しかしながら、かなり大株にならないと吹かないものや、子が吹かないままのものも存在します。

 そこで、そのようなサボテンや手元に一つしかないサボテンを増やしたい場合、子がいくつも吹いた群生株を楽しみたい場合に強制的に子を吹かせる方法を紹介いたします。


胴切り

 胴切りはサボテンの茎を刃物で切断し、その刺座または間の溝から子を吹かせる方法です。したがって、胴切りは茎のないサボテンには用いることが出来ません。

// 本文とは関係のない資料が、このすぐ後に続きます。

==> config.mk <==
export PLATFORM = sky130hd
export DESIGN_NAME = mem_arbiter
export DESIGN_NICKNAME = d
export VERILOG_FILES = /design/src/rtl/mem_arbiter_pkg.sv /design/src/rtl/mem_arbiter_word_counter.sv /design/src/rtl/mem_arbiter.sv
export SDC_FILE = /design/constraint.sdc
export NUM_CORES = 1
export LEC_CHECK = 0
export ABC_CLOCK_PERIOD_IN_PS = 3000
export CORE_MARGIN = 2
export CORE_UTILIZATION = 30
export CTS_BUF_LIST = sky130_fd_sc_hd__clkbuf_4 sky130_fd_sc_hd__clkbuf_8
export DETAILED_ROUTE_END_ITERATION = 12
export GPL_ROUTABILITY_DRIVEN = 0
export PLACE_DENSITY_LB_ADDON = 0.08
export SYNTH_ARGS = -nofsm -noshare
export SYNTH_HDL_FRONTEND = slang
export SYNTH_HIERARCHICAL = 1
export SYNTH_SLANG_ARGS = --single-unit
==> constraint.sdc <==
create_clock -name clk -period 3 [get_ports clk]
set_input_delay 0.6 -clock clk [delete_from_list [all_inputs] [get_ports clk]]
set_output_delay 0.6 -clock clk [all_outputs]
set_load 0.02 [all_outputs]
==> src/rtl/mem_arbiter_pkg.sv <==
// mem_sys_pkg: shared state, owner and block geometry constants for the memory arbiter.
package mem_sys_pkg;
  localparam int BLOCK_WORDS = 8;
  localparam int MEM_LATENCY = 4;
  localparam int OFS_W = $clog2(BLOCK_WORDS);
  localparam logic [1:0] ST_DRAIN = 2'd0;
  localparam logic [1:0] ST_IDLE = 2'd1;
  localparam logic [1:0] ST_FILL = 2'd2;
  localparam logic [1:0] ST_WRITE = 2'd3;
  localparam logic OWNER_I = 1'b0;
  localparam logic OWNER_D = 1'b1;
endpackage

==> src/rtl/mem_arbiter_word_counter.sv <==
// word_counter: block-word index counter with clear, enable and terminal count.
module word_counter
  import mem_sys_pkg::*;
(
  input  logic             clk,
  input  logic             clr,
  input  logic             en,
  output logic [OFS_W-1:0] cnt,
  output logic             tc
);
  always_ff @(posedge clk)
    if (clr) cnt <= '0;
    else if (en) cnt <= cnt + 1'b1;
  assign tc = &cnt;
endmodule

==> src/rtl/mem_arbiter.sv <==
// mem_arbiter: shares main memory between I-cache fills and D-cache fills/stores.
module mem_arbiter
  import mem_sys_pkg::*;
#(
  parameter int ADDR_W = 16,
  parameter int DATA_W = 16
) (
  input  logic              clk,
  input  logic              rst,
  input  logic              i_req,
  input  logic [ADDR_W-1:0] i_addr,
  input  logic              d_req,
  input  logic              d_wr,
  input  logic [ADDR_W-1:0] d_addr,
  input  logic [DATA_W-1:0] d_wdata,
  output logic              i_grant,
  output logic              d_grant,
  output logic              i_done,
  output logic              d_done,
  output logic              fill_valid,
  output logic [DATA_W-1:0] fill_data,
  output logic [OFS_W-1:0]  fill_word,
  output logic              fill_owner,
  output logic              busy,
  output logic              mem_enable,
  output logic              mem_wr,
  output logic [ADDR_W-1:0] mem_addr,
  output logic [DATA_W-1:0] mem_data_in,
  input  logic [DATA_W-1:0] mem_data_out,
  input  logic              mem_data_valid
);
  logic [1:0] state, state_nx;
  logic [2:0] drain_cnt;
  logic issue_done, owner;
  logic [ADDR_W-1:0] base;
  logic [DATA_W-1:0] wdata;
  logic [OFS_W-1:0] issue_cnt, recv_cnt;
  logic issue_tc, recv_tc, issue_en, recv_en, last, in_fill, in_write, cnt_clr;
  assign in_fill = state == ST_FILL;
  assign in_write = state == ST_WRITE;
  assign issue_en = in_fill & ~issue_done;
  assign recv_en = in_fill & mem_data_valid;
  assign last = recv_en & recv_tc;
  assign cnt_clr = rst | ~in_fill | last;
  word_counter u_issue (.clk(clk), .clr(cnt_clr), .en(issue_en), .cnt(issue_cnt), .tc(issue_tc));
  word_counter u_recv (.clk(clk), .clr(cnt_clr), .en(recv_en), .cnt(recv_cnt), .tc(recv_tc));
  always_comb begin
    state_nx = state == ST_DRAIN ? (drain_cnt <= 3'd1 ? ST_IDLE : ST_DRAIN) :
               state == ST_IDLE  ? (d_req ? (d_wr ? ST_WRITE : ST_FILL) : (i_req ? ST_FILL : ST_IDLE)) :
               in_write          ? ST_IDLE :
               last              ? ST_IDLE : ST_FILL;
  end
  always_ff @(posedge clk) begin
    if (rst) begin
      state <= ST_DRAIN;
      drain_cnt <= 3'(MEM_LATENCY);
      issue_done <= 1'b0;
      owner <= OWNER_I;
      base <= '0;
      wdata <= '0;
    end else begin
      state <= state_nx;
      if (state == ST_DRAIN && drain_cnt != 3'd0) drain_cnt <= drain_cnt - 3'd1;
      // once all eight reads are issued, hold off further issues until the block returns
      issue_done <= in_fill & ~last & (issue_done | (issue_en & issue_tc));
      if (state == ST_IDLE) begin
        owner <= d_req ? OWNER_D : OWNER_I;
        base <= d_req ? d_addr : i_addr;
        wdata <= d_wdata;
      end
    end
  end
  assign busy = state != ST_IDLE;
  assign i_grant = in_fill & (owner == OWNER_I);
  assign d_grant = (in_fill & (owner == OWNER_D)) | in_write;
  assign i_done = last & (owner == OWNER_I);
  assign d_done = (last & (owner == OWNER_D)) | in_write;
  assign fill_valid = recv_en;
  assign fill_data = recv_en ? mem_data_out : '0;
  assign fill_word = recv_en ? recv_cnt : '0;
  assign fill_owner = recv_en & owner;
  assign mem_enable = issue_en | in_write;
  assign mem_wr = in_write;
  assign mem_addr = in_write ? base : issue_en ? {base[ADDR_W-1:OFS_W+1], issue_cnt, 1'b0} : '0;
  assign mem_data_in = in_write ? wdata : '0;
endmodule

==> out/metrics.yaml <==
status: "finished clean"
n_fill_cell: 743
grt_max_degree: 52
num_rows: 32
yosys-top-cells-area: "dfxtp_1 (38%), and2_1 (8.7%), a211oi_2 (8.4%), mux2i_1 (8.4%), nand2_1 (5.7%)"
yosys_warnings: 6
hold-worst-slack_ps: 451
power.density_mw_per_mm2: 609
drt_iter0_markers: 84
finClkSkew_ps: 7.24
coreArea_mm2: 0.00769
holdBufCountCts: 0
numCtsBuffers: 5
ys_seq_elements: 45
grt_util_met2: 0.268
hp-class: "reg -> reg"
period_share: 0.937
cpPeakStageDelay_ps: 590
grt_pass1_wl_mm: 10.4
area_growth_pct: 61.6
setup_viol: 0
fmax_ghz: 0.356
seq_area_frac_synth: 0.380
via_per_inst: 4.56
crit_type: "in -> out"
period_needed_ps: 2810
busiest_layer: "met2"
path_cells: "clkdlybuf4s50_1 > and3b_1 > buf_12 > and3b_1 > clkdlybuf4s50_1"
netlist-cell-type-count: 35
peakVddDrop_uv: 294
avgSynthCellArea_um2: 8.75
die-width_um: 92.9
grt_usage: 0.149
cp_slowest_cell: "clkdlybuf4s50_1"
met1_usage: 0.177
worst-endpoint-required_ps: 2400
synthCells: 271
rrSetupSlack_ps: 1120
n_antenna_cell: 0
ctsResizeCount: 0
yosysTopAreaCellShare: 0.380
cap_violations: 0
root_buffer: "clkbuf_8"
portBuffers: 129
cts_sinks: 45
maxSlewHeadroom: 0.531
layout_commonest_cell: "clkdlybuf4s50_1"
power.leakage_nw: 1.49
synth_area_mm2: 0.00237
cts_tree: "done"
avgRoutedWirePerCell_um: 12.8
hpwl_mm: 4.57
post_cts_buffers: 0
grt_pass1_vias: 2208
die_h_um: 92.9
maxSlewViolCount: 0
synth_top_area_cell: "dfxtp_1"
antenna_found_initial: 0
vias: 2264
critPathLaunchType: "input port"
final_area_mm2: 0.00383
final.setup.tns_ps: 0
rsz0062_at_grt: "false"
most-common-layout-cells: "clkdlybuf4s50_1 (128), dfxtp_1 (45), nand2_1 (36)"
grt_overflow: 0
hold_violations: 0
cts.clk_slew.worst_paths_ps: 80
use_met3: 0.0350
drive_gt1_frac: 0.0937
wl_mm: 6.37
endpoint_kind: "output port"
cp_max_fo: 24
cts.path.max_buffers: 2
finish.net_count: 471
placed_area_mm2: 0.00375
syn_nets: 348
clock_latency_ps: 290
cp.arrival_ps: 2210
tightestPinTransition_ps: 703
drtAntennaViolNets: 0
drc: 0
dr.pass1.iters: 4
dieArea_mm2: 0.00863
h-tree-depth: 2
io_pins: 130
initial_core_util: 0.308
==> cell families after synthesis <==
kind of cell,after synthesis,synth area share
fa+ha+maj,7,0.0369
flops,45,0.380
buf+inv,25,0.0575
simple gates,122,0.261
compound gates,50,0.173
xor+xnor,2,0.00739
mux,20,0.0844
==> registers in the layout (all words and copies together) (netlist names) <==
signal and count:
wdata 16, state 2, u_issue/cnt 3, base 16
u_recv/cnt 3, issue_done 1, owner 1, drain_cnt 3
==> cell type report <==
cell class	instances	area, um2	share of cell area
Timing Repair Buffer	137	1360	0.355
Multi-Input combinational cell	201	1340	0.350
Sequential cell	45	901	0.235
Tap cell	102	128	0.0333
Clock buffer	6	76.3	0.0199
Inverter	4	17.5	0.00457
Clock inverter	2	10.0	0.00261
==> per-stage QoR <==
stage	instances	util	setup WS, ps	power [mW]
2_1_floorplan	271	-	1090	1.66
4_1_cts	497	0.499	177	2.37
3_3_place_gp	489	0.487	204	1.97
3_5_place_dp	489	0.487	180	1.99
5_1_grt	497	0.499	123	2.53
6_report	497	0.499	190	2.33
==> synth_stat cells <==
| cell | n |
|---|---|
| a311oi_1 | 1 |
| and3_1 | 17 |
| nor2b_1 | 1 |
| dfxtp_1 | 45 |
| clkbuf_1 | 9 |
| buf_2 | 5 |
| nor2_1 | 25 |
| nand3_1 | 2 |
| o21ai_0 | 1 |
| nor3b_1 | 2 |
| nand2_1 | 36 |
| a22o_1 | 3 |
| a21boi_1 | 1 |
| and3b_1 | 2 |
| buf_4 | 5 |
| inv_1 | 3 |
| and4b_1 | 1 |
| a21boi_0 | 1 |
| a21oi_1 | 20 |
| or2_2 | 1 |
| o211ai_1 | 1 |
| ha_1 | 7 |
| buf_6 | 2 |
| nor3_1 | 1 |
| o21a_1 | 1 |
| o21ba_2 | 1 |
| mux2i_1 | 20 |
| a311o_1 | 1 |
| xnor2_1 | 2 |
| a21o_1 | 2 |
| and2_1 | 33 |
| a211oi_2 | 16 |
| inv_4 | 1 |
| o21ai_1 | 1 |
| nand2b_1 | 1 |
==> worst paths after layout <==
check	from	end	cells past startpoint
min reg2reg	wdata[10]	wdata[10]	2
max reg2reg	state[0]	state[0]	5
min	wdata[10]	wdata[10]	2
max	mem_data_valid	i_done	5
==> worst max-delay path, delay by kind of cell <==
kind / cells / cell delay [ps]
buffers and inverters: 3 / 1220
AND/OR/NAND/NOR: 2 / 380
==> report_power, final <==
group,leakage (nW),total [mW],switching [mW],internal (mW)
Sequential,0.367,0.865,0.0909,0.774
Clock,0.0484,0.378,0.207,0.171
Combinational,1.08,1.09,0.603,0.487
Total,1.49,2.33,0.901,1.43
==> per-layer routing <==
metal,wire [um],up-vias
met5,0,-
met4,60,0
met3,390,5
met2,3150,67
met1,2770,1028
li1,-,1164
Note: power is estimated with default switching activity, not from simulation.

 これは生長点を取り去ることにより、潜在する生長点に強制的に栄養分を導かせ、子を吹かせるためです。

 胴切りの適切な時期は、切り取った上部を挿し木や接ぎ木に使用するを考えた場合、生育期である3〜4月、9月頃が最適のようです。

 用いる株は、成熟した健康な株で行います。
切断箇所は、地面に近い老化した部分は避け前年度に生長した比較的若い部分を選ぶようにします。

 注意点は、胴切りをした際、切断面が何日も乾かない場合に腐ってしまうことがあり得ますので、天気の良い午前中に行うようにします。

 切断面が大きく乾燥に時間がかかるものは、ちり紙で水分を吸い取りダイセンや硫黄華、木灰などをぬり風通しの良い場所で乾燥させます。
 また、切断面の大きなものは乾燥すると肉質部分が陥没してしまうので、断面の周囲を斜めにそり落としてしまう方が良いようです。